Perianth staining/bleeding


Peter, John and others,

To me there is a significant difference between an uneven infusion of cup color into the perianth and a well-defined, symmetrical band of cup-color in the perianth around the base of the corona. The former might well be described as "bleeding", and be faulted. The latter is neither "bleeding" nor "staining", it is a zone with a distinct color. (As Peter mentions, this is recognized for reverse bicolors. Perhaps the severely critical judges could not conceive of a white stain.)

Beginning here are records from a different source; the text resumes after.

===== src/rtl/core/sida_pkg.sv =====
`timescale 1ns / 1ps

package sida_pkg;

  localparam int unsigned Capacity = 16;
  localparam int unsigned IdxW     = 4;
  localparam int unsigned CntW     = 5;
  localparam int unsigned DataW    = 32;
  localparam int unsigned CmdW     = 3;
  localparam int unsigned StatW    = 2;

  typedef enum logic [CmdW-1:0] {
    CMD_APPEND = 3'd0,
    CMD_INSERT = 3'd1,
    CMD_WRITE  = 3'd2,
    CMD_DELETE = 3'd3,
    CMD_READ   = 3'd4
  } sida_cmd_e;

  typedef enum logic [StatW-1:0] {
    ST_OK   = 2'd0,
    ST_FULL = 2'd1,
    ST_OOB  = 2'd2
  } sida_status_e;

  // what every cell of the row does in this cycle
  typedef enum logic [1:0] {
    OP_KEEP = 2'd0,
    OP_WR   = 2'd1,
    OP_INS  = 2'd2,
    OP_DEL  = 2'd3
  } sida_op_e;

  typedef struct packed {
    logic             en;
    sida_op_e         kind;
    logic [IdxW-1:0]  idx;
    logic [DataW-1:0] val;
  } sida_op_t;

  typedef struct packed {
    sida_status_e    status;
    logic [CntW-1:0] length;
    logic [CntW-1:0] count;
  } sida_stat_t;

endpackage


===== src/rtl/core/sida_cell.sv =====
`timescale 1ns / 1ps

module sida_cell (
  input  logic                              clk_i,
  input  logic [sida_pkg::IdxW-1:0]         cell_idx_i,
  input  sida_pkg::sida_op_t                op_i,
  input  logic [sida_pkg::DataW-1:0]        left_i,
  input  logic [sida_pkg::DataW-1:0]        right_i,
  output logic [sida_pkg::DataW-1:0]        data_o
);
  import sida_pkg::*;

  logic [DataW-1:0] data_d, data_q;

  always_comb begin
    data_d = data_q;
    case (op_i.kind)
      OP_WR: begin
        if (cell_idx_i == op_i.idx) data_d = op_i.val;
      end
      OP_INS: begin
        if (cell_idx_i == op_i.idx) begin
          data_d = op_i.val;
        end else if (cell_idx_i > op_i.idx) begin
          data_d = left_i;
        end
      end
      OP_DEL: begin
        if (cell_idx_i >= op_i.idx) data_d = right_i;
      end
      default: data_d = data_q;
    endcase
  end

  always_ff @(posedge clk_i) begin
    if (op_i.en) data_q <= data_d;
  end

  assign data_o = data_q;

endmodule


===== src/rtl/core/sida_ctrl.sv =====
`timescale 1ns / 1ps

module sida_ctrl (
  input  logic                       clk_i,
  input  logic                       rst_ni,
  input  logic                       accept_i,
  input  sida_pkg::sida_cmd_e        cmd_i,
  input  logic [sida_pkg::IdxW-1:0]  idx_i,
  input  logic [sida_pkg::DataW-1:0] val_i,
  output sida_pkg::sida_op_t         op_o,
  output sida_pkg::sida_stat_t       stat_o
);
  import sida_pkg::*;

  logic [CntW-1:0] count_d, count_q;
  logic [CntW-1:0] idx_ext;
  logic            full;
  sida_status_e    status;
  sida_op_e        kind;
  logic [IdxW-1:0] tgt;

  assign idx_ext = {1'b0, idx_i};
  assign full    = (count_q >= CntW'(Capacity));

  always_comb begin
    status  = ST_OK;
    kind    = OP_KEEP;
    tgt     = idx_i;
    count_d = count_q;
    case (cmd_i)
      CMD_APPEND: begin
        if (full) begin
          status = ST_FULL;
        end else begin
          kind    = OP_WR;
          tgt     = count_q[IdxW-1:0];
          count_d = count_q + CntW'(1);
        end
      end
      CMD_INSERT: begin
        if (full) begin
          status = ST_FULL;
        end else if (idx_ext > count_q) begin
          status = ST_OOB;
        end else begin
          kind    = OP_INS;
          count_d = count_q + CntW'(1);
        end
      end
      CMD_WRITE: begin
        if (idx_ext >= count_q) status = ST_OOB;
        else kind = OP_WR;
      end
      CMD_DELETE: begin
        if (idx_ext >= count_q) begin
          status = ST_OOB;
        end else begin
          kind    = OP_DEL;
          count_d = count_q - CntW'(1);
        end
      end
      CMD_READ: begin
        if (idx_ext >= count_q) status = ST_OOB;
      end
      default: status = ST_OK;
    endcase
  end

  always_ff @(posedge clk_i or negedge rst_ni) begin
    if (!rst_ni) begin
      count_q <= '0;
    end else if (accept_i) begin
      count_q <= count_d;
    end
  end

  assign op_o.en   = accept_i;
  assign op_o.kind = kind;
  assign op_o.idx  = tgt;
  assign op_o.val  = val_i;

  assign stat_o.status = status;
  assign stat_o.length = count_d;
  assign stat_o.count  = count_q;

endmodule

I find John’s recounting of his judging history and the award made to ‘Effective’ to be illuminating. I have wondered why ‘Effective’1W-Y with its perianth so clearly WWY, was not so coded. When descriptions of blooms were moved from the A, B, C descriptive system into Throckmorton’s system, were three zones in the perianth recognized, or did this come later as a refinement? If ‘Effective ‘ was coded with perianth W before the advent of three perianth zones, then any later refusal to recode it might show the bias against "staining" that Peter ascribes to (Judging) Manuals. If the three perianth zones were recognized at the outset of the Throckmorton system, then coding ‘Effective’ perianth as W does seem to indicate that recognizing the actual WWY would lessen the worth of the cultivar. In any case, the fact that ‘Effective’ was originally highly valued for its distinctive perianth and then later not so recognized shows some change in judging values over time.

Which brings me to asking Peter and others: what Manuals declare bleeding/staining to be a major fault? How is staining described?

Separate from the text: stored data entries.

===== src/rtl/prbd_pkg.sv =====
`timescale 1ns / 1ps
package prbd_pkg;

    localparam int unsigned QDepth = 4;
    localparam int unsigned QPtrW  = $clog2(QDepth);

    // decoder mode of the front part
    typedef enum logic [1:0] {
        MODE_CMD    = 2'd0,
        MODE_LIT    = 2'd1,
        MODE_PLAYER = 2'd2,
        MODE_FILL   = 2'd3
    } decode_mode_t;

    // run kind in the top two bits of a command byte
    typedef enum logic [1:0] {
        RUN_SKIP   = 2'b00,
        RUN_LIT    = 2'b01,
        RUN_PLAYER = 2'b10,
        RUN_FILL   = 2'b11
    } run_kind_t;

    // pixel kinds as they leave the block
    typedef enum logic [1:0] {
        PIX_TRANSP = 2'd0,
        PIX_COLOR  = 2'd1,
        PIX_PLAYER = 2'd2
    } pixel_kind_t;

    localparam logic [7:0] PlayerOffset = 8'd128;

    // one run handed from front to back
    typedef struct packed {
        logic        restart;  // clear column and row before this run
        pixel_kind_t kind;
        logic [7:0]  color;
        logic [7:0]  shade;
        logic [5:0]  count;    // may be zero when only restart is carried
    } run_cmd_t;

endpackage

I learned this valuation and have practiced it as a judge in the ADS, but when I search the ADS Handbook for Judging, Exhibiting, and Growing Daffodils I don’t find any mention of staining as a fault! Perhaps it has been institutionalized in the ADS without written documentation. As John mentions, this ADS view of "staining" as a fault could be the outcome of judging opinions of influential persons in the society.

Hybridizers evaluate their seedlings quite differently than do others. Hybridizers tend to compare their seedling to what they had intended to be the outcome of the cross. Thus Steve and Peter woe the fact that there is a zone of color in the perianth – where it was not intended to be. Steve might even imply the seedling is a failure because of this. In terms of his hybridizing goals, it likely is. But those of us who just see the flower might have totally different impression. We judge the bloom simply on its beauty.

  Cordially,

 Bob

At 01:38 PM 4/23/2011, plramsay wrote:

Hi Bob and others,
 
The answer to your question is that Judging Manuals identify “bleeding” or “staining” as a fault.  Mind you, the Manuals do allow “halos” in reverse bicolours!  Who really cares about being consistent!  Personally I have spent a lot of my hybridizing time trying to get he staining out of 2WY’s and 1WY’s without much success.  Judges don’t seem to care that much about  itbut the same judges would not allow the Manual to be overhauled either.  This will remain an area of contention!!